U.S. nuclear weapons declared excess to the stockpile are sent to Pantex Plant, America’s only nuclear weapons assembly and disassembly facility. Pantex Plant is on a 16,000-acre site 17 miles northeast of Amarillo, Texas. Courtesy/Pantex
NNSA’s Don Cook
WASHINGTON, D.C. – The National Nuclear Security Administration (NNSA) today announced that it has accomplished 112 percent of its goal for planned stockpile dismantlements in FY 2012.
“NNSA delivered on President Obama’s commitment to reduce the numbers of U.S. nuclear weapons declared excess to the stockpile and awaiting dismantlement. We exceeded our dismantlement goals for FY 2012 by a significant margin,” said NNSA Deputy Administrator for Defense Programs Don Cook. “Our stockpile today is smaller, but the deterrent remains just as safe, secure and effective as it was.
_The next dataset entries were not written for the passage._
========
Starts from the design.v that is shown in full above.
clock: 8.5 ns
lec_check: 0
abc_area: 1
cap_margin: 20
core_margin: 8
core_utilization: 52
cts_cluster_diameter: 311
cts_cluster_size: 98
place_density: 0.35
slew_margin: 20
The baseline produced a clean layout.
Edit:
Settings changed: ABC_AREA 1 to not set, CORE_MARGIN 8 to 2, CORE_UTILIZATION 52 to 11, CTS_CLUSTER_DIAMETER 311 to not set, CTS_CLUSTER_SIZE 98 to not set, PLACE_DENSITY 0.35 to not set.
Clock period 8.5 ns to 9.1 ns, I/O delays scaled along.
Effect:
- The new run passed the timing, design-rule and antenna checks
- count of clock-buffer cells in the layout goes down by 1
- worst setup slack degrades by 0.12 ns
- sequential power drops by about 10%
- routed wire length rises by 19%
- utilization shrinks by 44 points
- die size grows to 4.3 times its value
Dismantlements of legacy weapons are a key part of the Nuclear Posture Review, going hand-in-hand with the safety and security improvements in our Life Extension Programs and critical to our long-term national security.”
NNSA successfully dismantled a number of B61 and B83-0/1 bombs and W76-0, W80-0, W84 and W78 warheads.
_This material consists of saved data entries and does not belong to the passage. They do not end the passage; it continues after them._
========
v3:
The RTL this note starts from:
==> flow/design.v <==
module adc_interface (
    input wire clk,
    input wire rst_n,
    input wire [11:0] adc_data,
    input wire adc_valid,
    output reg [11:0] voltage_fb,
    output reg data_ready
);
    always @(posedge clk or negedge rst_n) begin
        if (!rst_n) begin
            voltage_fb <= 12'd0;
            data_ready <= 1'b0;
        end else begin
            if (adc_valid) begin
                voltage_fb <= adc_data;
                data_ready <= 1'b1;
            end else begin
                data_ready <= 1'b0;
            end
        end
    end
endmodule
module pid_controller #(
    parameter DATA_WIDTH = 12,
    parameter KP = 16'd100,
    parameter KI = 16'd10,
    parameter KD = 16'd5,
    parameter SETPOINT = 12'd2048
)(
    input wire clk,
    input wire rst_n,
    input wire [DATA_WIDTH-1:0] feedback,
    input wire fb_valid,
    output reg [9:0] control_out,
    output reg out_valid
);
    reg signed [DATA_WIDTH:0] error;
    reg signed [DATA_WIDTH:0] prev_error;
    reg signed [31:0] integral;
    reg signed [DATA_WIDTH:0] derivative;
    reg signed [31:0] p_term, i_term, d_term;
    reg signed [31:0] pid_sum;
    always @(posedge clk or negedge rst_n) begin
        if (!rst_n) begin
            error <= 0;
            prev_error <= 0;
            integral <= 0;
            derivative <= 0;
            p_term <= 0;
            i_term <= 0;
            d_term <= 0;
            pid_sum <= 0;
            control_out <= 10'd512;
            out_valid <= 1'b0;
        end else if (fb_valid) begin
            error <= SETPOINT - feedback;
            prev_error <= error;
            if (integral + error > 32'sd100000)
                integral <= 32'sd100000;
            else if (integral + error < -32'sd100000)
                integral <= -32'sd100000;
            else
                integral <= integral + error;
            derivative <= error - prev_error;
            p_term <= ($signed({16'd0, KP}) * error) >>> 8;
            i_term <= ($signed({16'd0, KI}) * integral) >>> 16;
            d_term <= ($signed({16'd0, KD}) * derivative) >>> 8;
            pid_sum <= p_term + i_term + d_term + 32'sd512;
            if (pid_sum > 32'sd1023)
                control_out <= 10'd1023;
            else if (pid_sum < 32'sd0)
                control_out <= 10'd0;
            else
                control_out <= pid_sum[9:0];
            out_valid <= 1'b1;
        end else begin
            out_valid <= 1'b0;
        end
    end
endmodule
Taking apart nuclear weapons is a complex process that involves almost all of NNSA’s sites within the nuclear security enterprise.
NNSA’s design laboratories work with Pantex Plant to identify and mitigate hazards that may arise before a particular weapon type is dismantled.
NNSA’s national laboratories then apply the unique knowledge they gained during the original design process to each weapon in the stockpile.
When a weapon is retired, it is returned to Pantex where the high explosives are removed from the special nuclear material and the plutonium pit is removed from the weapon.
The plutonium is placed in highly secure storage at Pantex. Non-nuclear components are sent to the Savannah River Site and the Kansas City Plant for final disposition.
The Y-12 National Security Complex receives uranium components, which are dismantled over a defined timeframe.
Dismantlement not only prevents the potential misuse of nuclear material, but also allows recycling of the material for national defense uses such as weapon refurbishment through the Life Extension Program and fuel for the Navy’s nuclear-powered fleet.
Some of the highly enriched uranium is also downblended to a less concentrated form for use in commercial nuclear reactors.